Other attempts to demonstrate human involvement in the creation of micro-features include reference to an “artificial mound” and a “sunken trackway” which seem no less fanciful than the "engineering features” described at Rhosyfelin and Carn Goedog.

Later, in the discussion, we get another gigantic leap of the imagination: "The pentagonal-sided imprint of the standing stone (BJ: presumably that means the one stone still standing) is highly unusual and can be matched in size and shape by just two bluestones at Stonehenge. One of these, Stone 62, is also of unspotted dolerite. Quite possibly, Stone 62 is the stone that stood originally in stonehole 091 at Waun Mawn.”

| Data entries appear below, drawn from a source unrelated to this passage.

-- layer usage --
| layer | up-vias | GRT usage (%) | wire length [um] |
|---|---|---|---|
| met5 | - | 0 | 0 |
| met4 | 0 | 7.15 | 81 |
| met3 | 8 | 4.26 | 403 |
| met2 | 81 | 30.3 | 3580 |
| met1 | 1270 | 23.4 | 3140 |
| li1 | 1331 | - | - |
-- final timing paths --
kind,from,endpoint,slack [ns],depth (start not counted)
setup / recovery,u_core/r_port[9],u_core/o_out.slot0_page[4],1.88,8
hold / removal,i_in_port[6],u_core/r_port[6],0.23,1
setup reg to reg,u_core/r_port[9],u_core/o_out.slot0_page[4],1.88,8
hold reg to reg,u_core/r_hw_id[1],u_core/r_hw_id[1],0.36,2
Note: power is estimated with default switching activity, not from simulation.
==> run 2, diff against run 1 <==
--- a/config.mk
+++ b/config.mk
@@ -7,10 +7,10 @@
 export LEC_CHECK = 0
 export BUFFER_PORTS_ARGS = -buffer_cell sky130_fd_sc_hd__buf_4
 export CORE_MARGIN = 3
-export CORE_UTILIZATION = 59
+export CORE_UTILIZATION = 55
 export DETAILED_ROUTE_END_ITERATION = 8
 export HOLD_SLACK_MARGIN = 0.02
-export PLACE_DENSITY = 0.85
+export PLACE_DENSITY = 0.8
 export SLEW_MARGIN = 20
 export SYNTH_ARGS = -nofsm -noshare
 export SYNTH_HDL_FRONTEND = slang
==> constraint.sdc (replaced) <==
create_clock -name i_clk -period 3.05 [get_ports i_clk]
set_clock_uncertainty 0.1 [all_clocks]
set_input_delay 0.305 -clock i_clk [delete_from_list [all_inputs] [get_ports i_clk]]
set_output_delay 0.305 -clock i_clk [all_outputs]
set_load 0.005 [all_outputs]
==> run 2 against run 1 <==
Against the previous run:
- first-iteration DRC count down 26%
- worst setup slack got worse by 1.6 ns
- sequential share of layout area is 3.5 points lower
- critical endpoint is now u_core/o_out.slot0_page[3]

The "pentagonal" remaining standing stone at Waun Mawn.  Was one like this taken from pit 091 and then put up again as stone 62 at Stonehenge?  The latest MPP speculative leap...........


Then this: "The fact that Waun Mawn stone circle has the same diameter as the perimeter ditch of Stonehenge is also highly suggestive of a close link between these two monuments. No other Neolithic monument in Britain shares this same diameter.” Well, yes and no — there are many approximate concentric rings at Stonehenge, and many stone settings from other parts of the UK can be “matched” with one or another of them. The Waun Mawn circle — if there was one —was substantially larger than the largest stone setting at Stonehenge.

The conclusion is typical of the MPP team:

"The confirmation of Waun Mawn as one of Britain’s former great stone circles changes our understanding of the considerable significance of the Preseli region during the Middle–Late Neolithic. The importance of north Pembrokeshire in the Early Neolithic has long been recognised on the basis of the extraordinary concentration of portal dolmens and other megalithic tombs in this area (Lynch 1972; Barker 1992), recently enhanced by Darvill and Wainwright’s excavations of a causewayed enclosure at Banc Du (Darvill et al. 2005: 22–3; 2007; Darvill and Wainwright 2016: 75–6) and a palisaded enclosure at Dryslwyn (Darvill and Wainwright 2016: 76).

"Around 3000 BC, there was further activity both at the bluestone megalith quarries of Craig Rhos-y-felin and Carn Goedog (Parker Pearson et al. in press) as well as at the Banc Du causewayed enclosure where its ditch was re-cut in 3105–2915 cal BC (Darvill et al. 2005: 22–3; 2007; Darvill & Wainwright 2016: 75–6; Whittle et al. 2011: 526–7), coinciding with the ending of megalith-quarrying at Carn Goedog and with the erection of bluestones in the Aubrey Holes at Stonehenge. The recognition that Britain’s third largest stone circle was built here in Preseli, a stone’s pull from two bluestone quarries, leaves us in no doubt that this was one of the great religious and political centres of Neolithic Britain when the bluestones were taken to Stonehenge. Whether Waun Mawn stone circle was left unfinished may give us a major clue to the social circumstances that led to the remarkable decision to move up to 80 bluestones to Stonehenge.”

Every sentence in there deserves to be carved up or ripped to shreds — but now I’m fed up. Suffice to say that there may have been a more extensive stone setting at Waun Mawn, a bit like that at Castlerigg or Swinside.  Then again, maybe not. The evidence presented thus far is, to put it mildly, less than convincing. And there is NOTHING at Waun Mawn to suggest any link at all with Stonehenge.